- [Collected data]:
****************************************
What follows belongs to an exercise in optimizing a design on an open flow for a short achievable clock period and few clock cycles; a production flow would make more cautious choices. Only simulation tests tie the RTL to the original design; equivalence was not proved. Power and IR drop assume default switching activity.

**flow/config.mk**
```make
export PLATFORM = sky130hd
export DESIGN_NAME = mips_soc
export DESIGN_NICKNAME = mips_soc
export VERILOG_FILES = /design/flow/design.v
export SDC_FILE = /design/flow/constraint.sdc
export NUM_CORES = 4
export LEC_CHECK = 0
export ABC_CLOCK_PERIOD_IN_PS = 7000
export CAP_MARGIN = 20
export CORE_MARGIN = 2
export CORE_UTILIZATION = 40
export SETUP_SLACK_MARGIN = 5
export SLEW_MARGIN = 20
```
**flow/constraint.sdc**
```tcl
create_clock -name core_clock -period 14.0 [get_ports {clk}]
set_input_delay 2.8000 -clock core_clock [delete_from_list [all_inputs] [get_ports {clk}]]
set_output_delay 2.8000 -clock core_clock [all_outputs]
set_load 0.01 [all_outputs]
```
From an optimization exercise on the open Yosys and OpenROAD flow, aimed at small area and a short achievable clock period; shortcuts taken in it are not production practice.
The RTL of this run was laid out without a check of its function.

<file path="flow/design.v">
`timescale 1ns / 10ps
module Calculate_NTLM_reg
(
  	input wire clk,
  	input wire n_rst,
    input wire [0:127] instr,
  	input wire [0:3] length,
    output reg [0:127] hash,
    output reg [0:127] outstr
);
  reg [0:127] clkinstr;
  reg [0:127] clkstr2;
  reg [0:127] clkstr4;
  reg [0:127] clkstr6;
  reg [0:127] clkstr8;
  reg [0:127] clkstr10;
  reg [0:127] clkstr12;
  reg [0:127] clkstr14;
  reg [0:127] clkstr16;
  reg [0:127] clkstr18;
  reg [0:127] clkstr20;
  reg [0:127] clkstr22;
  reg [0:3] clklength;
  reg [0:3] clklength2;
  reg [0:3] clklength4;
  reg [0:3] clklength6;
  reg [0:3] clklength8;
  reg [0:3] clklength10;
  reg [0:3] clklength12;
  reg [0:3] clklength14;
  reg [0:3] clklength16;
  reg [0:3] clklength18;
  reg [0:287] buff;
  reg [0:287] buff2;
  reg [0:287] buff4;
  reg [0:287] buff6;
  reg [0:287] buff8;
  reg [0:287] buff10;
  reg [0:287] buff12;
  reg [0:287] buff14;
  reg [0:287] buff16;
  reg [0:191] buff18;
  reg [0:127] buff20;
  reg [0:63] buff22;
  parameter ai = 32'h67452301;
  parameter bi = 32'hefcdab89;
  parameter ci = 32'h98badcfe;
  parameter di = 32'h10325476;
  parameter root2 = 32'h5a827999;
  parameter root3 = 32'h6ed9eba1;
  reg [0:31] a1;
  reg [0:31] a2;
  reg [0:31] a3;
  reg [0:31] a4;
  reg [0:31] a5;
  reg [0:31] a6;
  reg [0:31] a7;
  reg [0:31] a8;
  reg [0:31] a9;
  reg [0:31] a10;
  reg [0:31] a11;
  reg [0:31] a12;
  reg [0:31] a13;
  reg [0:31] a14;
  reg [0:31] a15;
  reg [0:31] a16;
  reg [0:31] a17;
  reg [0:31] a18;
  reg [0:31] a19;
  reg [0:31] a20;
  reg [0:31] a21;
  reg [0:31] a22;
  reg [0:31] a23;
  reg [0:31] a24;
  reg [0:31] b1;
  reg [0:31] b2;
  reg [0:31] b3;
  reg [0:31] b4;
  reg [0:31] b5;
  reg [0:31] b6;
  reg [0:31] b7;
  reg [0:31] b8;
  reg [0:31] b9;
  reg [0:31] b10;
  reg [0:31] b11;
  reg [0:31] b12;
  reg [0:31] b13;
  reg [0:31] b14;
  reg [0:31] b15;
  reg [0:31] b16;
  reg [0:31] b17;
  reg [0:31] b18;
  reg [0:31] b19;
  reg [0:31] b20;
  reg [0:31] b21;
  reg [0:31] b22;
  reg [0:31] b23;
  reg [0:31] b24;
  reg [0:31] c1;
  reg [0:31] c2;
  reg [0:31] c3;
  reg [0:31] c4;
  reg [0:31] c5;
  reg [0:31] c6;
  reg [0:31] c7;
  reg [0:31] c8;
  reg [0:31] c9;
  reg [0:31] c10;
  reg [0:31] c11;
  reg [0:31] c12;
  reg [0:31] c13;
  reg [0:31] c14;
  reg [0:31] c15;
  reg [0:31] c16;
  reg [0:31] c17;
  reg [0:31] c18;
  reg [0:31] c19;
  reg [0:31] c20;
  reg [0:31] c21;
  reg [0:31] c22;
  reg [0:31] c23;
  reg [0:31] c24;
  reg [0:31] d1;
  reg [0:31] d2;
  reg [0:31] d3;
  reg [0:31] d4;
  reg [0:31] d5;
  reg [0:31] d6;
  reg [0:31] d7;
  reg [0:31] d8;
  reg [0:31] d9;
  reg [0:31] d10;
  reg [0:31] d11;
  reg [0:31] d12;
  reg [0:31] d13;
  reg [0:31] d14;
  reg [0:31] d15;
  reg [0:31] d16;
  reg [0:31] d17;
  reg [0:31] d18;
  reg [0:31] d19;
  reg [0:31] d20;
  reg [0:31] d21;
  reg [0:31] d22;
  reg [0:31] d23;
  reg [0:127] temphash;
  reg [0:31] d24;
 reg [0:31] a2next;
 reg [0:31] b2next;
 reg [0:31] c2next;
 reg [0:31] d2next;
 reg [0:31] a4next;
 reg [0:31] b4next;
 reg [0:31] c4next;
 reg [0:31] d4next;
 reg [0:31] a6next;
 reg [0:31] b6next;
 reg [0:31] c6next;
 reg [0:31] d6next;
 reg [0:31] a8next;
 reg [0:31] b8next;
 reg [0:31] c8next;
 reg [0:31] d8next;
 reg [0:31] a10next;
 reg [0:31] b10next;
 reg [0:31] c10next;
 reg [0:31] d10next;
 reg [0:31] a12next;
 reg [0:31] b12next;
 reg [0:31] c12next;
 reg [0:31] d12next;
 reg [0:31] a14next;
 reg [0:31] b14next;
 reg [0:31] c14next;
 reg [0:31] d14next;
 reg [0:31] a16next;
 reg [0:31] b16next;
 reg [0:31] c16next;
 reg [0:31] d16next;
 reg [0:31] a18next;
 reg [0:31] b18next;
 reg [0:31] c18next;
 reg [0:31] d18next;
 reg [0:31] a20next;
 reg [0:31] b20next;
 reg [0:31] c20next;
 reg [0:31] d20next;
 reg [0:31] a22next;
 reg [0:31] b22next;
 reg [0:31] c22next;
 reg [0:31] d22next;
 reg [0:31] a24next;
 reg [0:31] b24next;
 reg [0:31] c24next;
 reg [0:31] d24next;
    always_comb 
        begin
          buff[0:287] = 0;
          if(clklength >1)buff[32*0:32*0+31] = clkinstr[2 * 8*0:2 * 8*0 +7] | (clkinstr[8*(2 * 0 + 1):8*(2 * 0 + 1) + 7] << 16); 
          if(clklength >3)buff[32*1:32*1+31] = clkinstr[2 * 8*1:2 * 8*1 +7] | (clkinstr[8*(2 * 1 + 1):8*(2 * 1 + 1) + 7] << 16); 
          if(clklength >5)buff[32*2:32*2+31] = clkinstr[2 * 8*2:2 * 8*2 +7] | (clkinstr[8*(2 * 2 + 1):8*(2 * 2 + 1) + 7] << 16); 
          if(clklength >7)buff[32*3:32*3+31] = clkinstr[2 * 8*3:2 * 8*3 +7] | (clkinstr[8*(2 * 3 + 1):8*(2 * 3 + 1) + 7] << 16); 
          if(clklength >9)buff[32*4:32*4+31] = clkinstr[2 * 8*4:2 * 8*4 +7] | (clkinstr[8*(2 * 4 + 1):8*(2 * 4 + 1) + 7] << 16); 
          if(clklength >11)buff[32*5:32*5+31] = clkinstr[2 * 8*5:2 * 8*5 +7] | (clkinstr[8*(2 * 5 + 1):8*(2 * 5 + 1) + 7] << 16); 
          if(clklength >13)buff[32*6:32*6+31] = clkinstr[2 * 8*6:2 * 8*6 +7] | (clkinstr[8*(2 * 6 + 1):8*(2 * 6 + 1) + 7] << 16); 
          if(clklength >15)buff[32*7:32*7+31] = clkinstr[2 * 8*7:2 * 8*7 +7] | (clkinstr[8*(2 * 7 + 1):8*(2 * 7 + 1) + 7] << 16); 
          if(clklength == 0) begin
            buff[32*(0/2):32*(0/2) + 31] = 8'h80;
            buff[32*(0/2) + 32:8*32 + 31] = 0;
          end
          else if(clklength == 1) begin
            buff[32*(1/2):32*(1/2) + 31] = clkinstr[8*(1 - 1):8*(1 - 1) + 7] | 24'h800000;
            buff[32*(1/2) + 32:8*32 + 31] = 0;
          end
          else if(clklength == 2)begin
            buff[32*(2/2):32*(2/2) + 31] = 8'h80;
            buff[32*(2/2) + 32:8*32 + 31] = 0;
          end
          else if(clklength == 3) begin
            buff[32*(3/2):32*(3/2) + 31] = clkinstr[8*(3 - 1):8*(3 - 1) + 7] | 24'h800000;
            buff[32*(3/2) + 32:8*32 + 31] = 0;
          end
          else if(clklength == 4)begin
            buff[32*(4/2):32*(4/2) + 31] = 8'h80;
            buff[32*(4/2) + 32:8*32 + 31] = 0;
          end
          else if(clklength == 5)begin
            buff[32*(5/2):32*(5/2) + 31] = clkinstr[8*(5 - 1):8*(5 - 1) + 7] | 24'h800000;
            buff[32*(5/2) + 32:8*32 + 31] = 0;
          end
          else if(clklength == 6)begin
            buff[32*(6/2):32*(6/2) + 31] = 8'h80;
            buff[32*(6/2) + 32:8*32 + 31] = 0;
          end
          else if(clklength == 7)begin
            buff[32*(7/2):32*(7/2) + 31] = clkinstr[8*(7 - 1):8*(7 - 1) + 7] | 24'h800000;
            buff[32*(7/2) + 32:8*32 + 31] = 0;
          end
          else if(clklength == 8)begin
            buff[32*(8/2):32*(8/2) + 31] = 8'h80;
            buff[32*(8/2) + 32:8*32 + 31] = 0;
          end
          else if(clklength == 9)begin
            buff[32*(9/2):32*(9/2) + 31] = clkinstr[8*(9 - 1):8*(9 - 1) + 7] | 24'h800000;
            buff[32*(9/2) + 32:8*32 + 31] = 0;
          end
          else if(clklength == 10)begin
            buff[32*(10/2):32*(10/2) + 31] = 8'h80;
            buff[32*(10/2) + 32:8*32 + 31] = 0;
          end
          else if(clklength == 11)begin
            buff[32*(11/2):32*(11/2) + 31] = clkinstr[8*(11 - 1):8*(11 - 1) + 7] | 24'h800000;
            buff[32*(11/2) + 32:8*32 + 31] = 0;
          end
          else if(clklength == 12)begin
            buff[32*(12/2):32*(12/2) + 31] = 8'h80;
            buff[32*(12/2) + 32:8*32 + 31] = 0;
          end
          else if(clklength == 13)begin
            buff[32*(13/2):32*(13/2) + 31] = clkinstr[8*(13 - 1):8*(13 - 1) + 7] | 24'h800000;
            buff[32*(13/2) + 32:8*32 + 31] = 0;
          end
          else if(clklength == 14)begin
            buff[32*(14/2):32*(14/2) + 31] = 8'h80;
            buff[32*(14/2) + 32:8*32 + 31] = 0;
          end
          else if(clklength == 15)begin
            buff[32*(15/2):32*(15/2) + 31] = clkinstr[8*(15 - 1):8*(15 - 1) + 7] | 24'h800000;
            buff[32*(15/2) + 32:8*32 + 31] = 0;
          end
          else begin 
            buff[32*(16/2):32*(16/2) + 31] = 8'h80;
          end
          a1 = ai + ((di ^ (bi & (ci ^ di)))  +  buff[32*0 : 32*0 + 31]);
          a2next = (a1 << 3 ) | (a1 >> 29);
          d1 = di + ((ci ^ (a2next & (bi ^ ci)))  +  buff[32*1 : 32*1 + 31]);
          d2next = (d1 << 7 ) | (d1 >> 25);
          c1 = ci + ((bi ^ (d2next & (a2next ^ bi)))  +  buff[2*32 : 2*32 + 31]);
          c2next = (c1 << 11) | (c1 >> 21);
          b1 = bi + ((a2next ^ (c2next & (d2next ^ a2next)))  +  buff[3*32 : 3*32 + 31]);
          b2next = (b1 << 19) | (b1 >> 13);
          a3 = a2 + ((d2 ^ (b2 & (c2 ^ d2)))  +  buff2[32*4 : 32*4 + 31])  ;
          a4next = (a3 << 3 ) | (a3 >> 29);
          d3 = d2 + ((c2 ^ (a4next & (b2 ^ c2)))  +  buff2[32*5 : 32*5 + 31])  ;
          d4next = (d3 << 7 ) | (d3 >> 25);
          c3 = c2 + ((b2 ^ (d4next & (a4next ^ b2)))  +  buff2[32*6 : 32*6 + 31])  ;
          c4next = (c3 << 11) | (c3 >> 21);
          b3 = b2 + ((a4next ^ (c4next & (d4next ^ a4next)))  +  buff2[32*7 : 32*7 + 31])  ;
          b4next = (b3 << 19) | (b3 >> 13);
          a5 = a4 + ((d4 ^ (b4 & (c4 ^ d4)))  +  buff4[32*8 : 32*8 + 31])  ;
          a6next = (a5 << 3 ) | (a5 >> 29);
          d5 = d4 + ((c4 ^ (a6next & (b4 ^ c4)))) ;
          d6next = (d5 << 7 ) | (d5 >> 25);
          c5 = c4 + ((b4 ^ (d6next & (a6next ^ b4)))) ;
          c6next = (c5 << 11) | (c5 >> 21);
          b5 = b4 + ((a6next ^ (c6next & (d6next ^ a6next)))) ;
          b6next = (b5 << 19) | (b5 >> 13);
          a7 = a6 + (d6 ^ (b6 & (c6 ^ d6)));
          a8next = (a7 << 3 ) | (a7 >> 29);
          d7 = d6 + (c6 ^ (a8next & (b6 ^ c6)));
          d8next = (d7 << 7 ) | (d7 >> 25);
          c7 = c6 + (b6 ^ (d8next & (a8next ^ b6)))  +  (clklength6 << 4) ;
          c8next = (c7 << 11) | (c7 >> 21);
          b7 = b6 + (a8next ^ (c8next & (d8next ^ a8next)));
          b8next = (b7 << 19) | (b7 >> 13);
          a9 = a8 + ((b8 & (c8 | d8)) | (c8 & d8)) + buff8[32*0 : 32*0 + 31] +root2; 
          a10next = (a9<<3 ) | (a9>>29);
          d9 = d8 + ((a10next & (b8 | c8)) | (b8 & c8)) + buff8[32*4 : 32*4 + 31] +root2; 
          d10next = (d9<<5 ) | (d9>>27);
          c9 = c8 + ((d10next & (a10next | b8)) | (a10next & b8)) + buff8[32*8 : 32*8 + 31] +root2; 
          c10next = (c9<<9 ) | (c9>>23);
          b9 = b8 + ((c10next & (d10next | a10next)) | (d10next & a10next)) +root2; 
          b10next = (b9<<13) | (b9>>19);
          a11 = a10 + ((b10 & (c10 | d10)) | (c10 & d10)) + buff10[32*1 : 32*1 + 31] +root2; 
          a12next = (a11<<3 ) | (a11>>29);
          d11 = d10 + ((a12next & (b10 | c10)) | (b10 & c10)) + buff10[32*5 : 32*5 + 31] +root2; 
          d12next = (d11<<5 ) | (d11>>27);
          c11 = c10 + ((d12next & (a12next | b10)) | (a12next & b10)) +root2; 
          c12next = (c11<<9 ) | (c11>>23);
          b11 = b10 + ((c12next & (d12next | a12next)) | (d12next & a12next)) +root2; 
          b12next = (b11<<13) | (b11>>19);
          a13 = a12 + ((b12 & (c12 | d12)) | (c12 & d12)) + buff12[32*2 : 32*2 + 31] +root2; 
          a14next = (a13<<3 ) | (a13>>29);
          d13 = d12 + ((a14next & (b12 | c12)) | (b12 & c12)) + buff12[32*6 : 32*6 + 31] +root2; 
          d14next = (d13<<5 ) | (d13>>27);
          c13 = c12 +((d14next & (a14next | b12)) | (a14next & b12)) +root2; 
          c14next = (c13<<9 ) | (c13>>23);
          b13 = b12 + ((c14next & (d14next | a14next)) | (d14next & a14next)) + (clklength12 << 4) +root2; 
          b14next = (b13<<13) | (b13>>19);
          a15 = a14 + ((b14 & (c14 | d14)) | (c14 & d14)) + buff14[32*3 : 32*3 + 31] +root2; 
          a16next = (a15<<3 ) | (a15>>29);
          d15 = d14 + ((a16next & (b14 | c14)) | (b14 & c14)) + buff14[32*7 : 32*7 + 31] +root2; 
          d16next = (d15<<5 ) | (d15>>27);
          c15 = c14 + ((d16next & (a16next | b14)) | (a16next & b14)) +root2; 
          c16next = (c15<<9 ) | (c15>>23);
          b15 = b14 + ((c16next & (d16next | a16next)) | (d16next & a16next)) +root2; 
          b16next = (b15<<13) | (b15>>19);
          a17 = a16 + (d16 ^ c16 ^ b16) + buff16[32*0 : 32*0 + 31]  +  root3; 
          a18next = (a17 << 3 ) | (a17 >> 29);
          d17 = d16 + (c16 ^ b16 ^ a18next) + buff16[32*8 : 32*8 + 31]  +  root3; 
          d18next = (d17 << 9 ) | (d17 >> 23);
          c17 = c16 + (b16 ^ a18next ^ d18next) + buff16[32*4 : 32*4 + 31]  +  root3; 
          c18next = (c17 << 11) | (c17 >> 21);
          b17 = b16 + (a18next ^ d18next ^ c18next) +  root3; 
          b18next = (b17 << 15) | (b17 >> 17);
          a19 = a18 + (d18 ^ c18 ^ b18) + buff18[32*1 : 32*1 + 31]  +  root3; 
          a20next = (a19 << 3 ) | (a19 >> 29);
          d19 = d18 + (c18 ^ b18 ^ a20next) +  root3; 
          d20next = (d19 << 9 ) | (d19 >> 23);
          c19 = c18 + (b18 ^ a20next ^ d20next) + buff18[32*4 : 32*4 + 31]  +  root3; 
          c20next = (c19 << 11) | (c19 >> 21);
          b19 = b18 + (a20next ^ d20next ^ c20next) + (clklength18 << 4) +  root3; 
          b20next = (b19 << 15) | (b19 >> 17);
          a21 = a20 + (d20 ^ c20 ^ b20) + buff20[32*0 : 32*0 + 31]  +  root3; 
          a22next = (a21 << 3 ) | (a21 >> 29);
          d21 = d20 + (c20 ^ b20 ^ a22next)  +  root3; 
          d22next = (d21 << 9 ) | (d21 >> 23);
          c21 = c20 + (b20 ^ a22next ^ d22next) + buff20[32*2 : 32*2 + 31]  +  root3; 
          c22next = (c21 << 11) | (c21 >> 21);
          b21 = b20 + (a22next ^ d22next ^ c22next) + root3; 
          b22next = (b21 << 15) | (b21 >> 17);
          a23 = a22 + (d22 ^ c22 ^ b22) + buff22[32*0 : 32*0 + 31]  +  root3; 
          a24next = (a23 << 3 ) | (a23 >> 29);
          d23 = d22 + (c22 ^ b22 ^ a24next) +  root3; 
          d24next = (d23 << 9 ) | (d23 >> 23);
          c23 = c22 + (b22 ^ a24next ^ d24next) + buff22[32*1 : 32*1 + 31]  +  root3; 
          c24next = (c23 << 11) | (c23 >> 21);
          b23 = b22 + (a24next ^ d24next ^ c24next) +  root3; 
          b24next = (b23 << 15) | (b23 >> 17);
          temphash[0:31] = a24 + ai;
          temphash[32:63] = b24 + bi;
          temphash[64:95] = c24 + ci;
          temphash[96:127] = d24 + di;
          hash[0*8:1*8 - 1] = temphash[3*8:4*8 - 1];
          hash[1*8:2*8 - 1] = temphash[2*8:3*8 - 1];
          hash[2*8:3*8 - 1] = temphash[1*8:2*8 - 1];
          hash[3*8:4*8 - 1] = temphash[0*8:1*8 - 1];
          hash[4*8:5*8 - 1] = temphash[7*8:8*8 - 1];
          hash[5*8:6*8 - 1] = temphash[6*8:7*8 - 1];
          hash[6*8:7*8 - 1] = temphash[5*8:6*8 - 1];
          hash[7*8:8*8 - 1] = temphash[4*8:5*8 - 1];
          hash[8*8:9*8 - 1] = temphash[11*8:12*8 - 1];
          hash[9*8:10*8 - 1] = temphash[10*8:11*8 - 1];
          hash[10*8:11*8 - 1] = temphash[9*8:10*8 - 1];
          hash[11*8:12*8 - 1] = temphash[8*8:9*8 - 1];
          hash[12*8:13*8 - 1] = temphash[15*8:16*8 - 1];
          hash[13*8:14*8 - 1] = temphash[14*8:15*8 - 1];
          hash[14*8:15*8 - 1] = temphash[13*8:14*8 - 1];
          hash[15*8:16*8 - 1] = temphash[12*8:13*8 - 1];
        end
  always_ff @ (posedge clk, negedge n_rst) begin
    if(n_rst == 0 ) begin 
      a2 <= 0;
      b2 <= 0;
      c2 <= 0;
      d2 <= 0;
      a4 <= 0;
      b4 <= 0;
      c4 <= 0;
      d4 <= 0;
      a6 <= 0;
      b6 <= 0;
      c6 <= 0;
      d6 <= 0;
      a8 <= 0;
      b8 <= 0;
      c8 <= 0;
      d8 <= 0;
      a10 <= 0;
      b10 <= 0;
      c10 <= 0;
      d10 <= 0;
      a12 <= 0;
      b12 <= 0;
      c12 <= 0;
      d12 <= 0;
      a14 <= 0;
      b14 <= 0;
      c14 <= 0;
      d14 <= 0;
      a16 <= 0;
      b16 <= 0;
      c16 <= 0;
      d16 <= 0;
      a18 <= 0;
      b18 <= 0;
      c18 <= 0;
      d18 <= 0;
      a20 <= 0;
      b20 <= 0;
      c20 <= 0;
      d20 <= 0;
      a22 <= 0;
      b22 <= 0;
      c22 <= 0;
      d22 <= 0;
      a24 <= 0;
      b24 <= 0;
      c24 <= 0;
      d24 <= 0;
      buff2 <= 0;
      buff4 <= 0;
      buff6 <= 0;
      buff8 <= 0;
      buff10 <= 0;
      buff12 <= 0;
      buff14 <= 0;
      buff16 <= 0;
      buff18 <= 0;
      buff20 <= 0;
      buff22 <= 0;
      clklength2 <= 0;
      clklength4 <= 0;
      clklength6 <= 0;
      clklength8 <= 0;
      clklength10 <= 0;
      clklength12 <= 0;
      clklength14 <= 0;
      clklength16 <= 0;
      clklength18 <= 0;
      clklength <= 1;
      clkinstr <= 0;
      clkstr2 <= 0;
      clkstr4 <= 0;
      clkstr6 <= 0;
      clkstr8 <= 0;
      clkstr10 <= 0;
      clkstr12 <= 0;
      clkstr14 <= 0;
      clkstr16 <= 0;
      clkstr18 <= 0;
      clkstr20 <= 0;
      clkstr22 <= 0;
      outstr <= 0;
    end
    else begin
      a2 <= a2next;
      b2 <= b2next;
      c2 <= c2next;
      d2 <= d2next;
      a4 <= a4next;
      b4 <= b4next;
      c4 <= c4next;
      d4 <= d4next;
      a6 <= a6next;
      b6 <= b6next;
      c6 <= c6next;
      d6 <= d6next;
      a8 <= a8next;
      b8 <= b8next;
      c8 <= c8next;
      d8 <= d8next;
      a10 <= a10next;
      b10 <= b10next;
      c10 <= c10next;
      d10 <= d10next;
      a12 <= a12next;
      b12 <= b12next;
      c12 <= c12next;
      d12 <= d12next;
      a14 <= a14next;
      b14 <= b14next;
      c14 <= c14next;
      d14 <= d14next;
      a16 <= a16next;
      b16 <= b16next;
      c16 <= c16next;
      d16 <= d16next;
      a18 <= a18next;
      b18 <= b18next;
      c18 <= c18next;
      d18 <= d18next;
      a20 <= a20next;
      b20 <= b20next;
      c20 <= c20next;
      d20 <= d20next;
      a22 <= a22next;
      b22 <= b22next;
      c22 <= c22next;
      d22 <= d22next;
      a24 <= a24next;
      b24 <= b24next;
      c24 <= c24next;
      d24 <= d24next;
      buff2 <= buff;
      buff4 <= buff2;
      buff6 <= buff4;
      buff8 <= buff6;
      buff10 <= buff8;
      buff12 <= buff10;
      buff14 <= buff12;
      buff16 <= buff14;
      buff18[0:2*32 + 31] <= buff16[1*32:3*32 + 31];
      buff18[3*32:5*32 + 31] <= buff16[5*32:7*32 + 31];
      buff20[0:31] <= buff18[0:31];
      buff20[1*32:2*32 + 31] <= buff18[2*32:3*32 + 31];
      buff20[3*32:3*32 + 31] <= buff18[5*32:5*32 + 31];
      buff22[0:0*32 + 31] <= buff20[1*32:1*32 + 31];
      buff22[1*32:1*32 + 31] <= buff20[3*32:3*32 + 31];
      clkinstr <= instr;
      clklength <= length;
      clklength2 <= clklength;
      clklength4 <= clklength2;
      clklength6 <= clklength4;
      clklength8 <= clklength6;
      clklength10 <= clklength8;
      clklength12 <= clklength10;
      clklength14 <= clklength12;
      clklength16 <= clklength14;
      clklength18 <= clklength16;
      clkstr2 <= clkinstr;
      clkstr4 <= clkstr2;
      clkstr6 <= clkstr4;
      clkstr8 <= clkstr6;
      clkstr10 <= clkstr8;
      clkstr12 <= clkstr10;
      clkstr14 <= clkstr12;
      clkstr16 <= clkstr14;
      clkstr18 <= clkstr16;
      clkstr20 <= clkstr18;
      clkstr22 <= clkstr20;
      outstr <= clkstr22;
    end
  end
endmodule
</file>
****************************************
Could you return exactly the lines above from the line with "reg [0:31] b24;" to the line with "reg [0:31] c22;", both included, and nothing else?

- [Response]:
  reg [0:31] b24;
  reg [0:31] c1;
  reg [0:31] c2;
  reg [0:31] c3;
  reg [0:31] c4;
  reg [0:31] c5;
  reg [0:31] c6;
  reg [0:31] c7;
  reg [0:31] c8;
  reg [0:31] c9;
  reg [0:31] c10;
  reg [0:31] c11;
  reg [0:31] c12;
  reg [0:31] c13;
  reg [0:31] c14;
  reg [0:31] c15;
  reg [0:31] c16;
  reg [0:31] c17;
  reg [0:31] c18;
  reg [0:31] c19;
  reg [0:31] c20;
  reg [0:31] c21;
  reg [0:31] c22;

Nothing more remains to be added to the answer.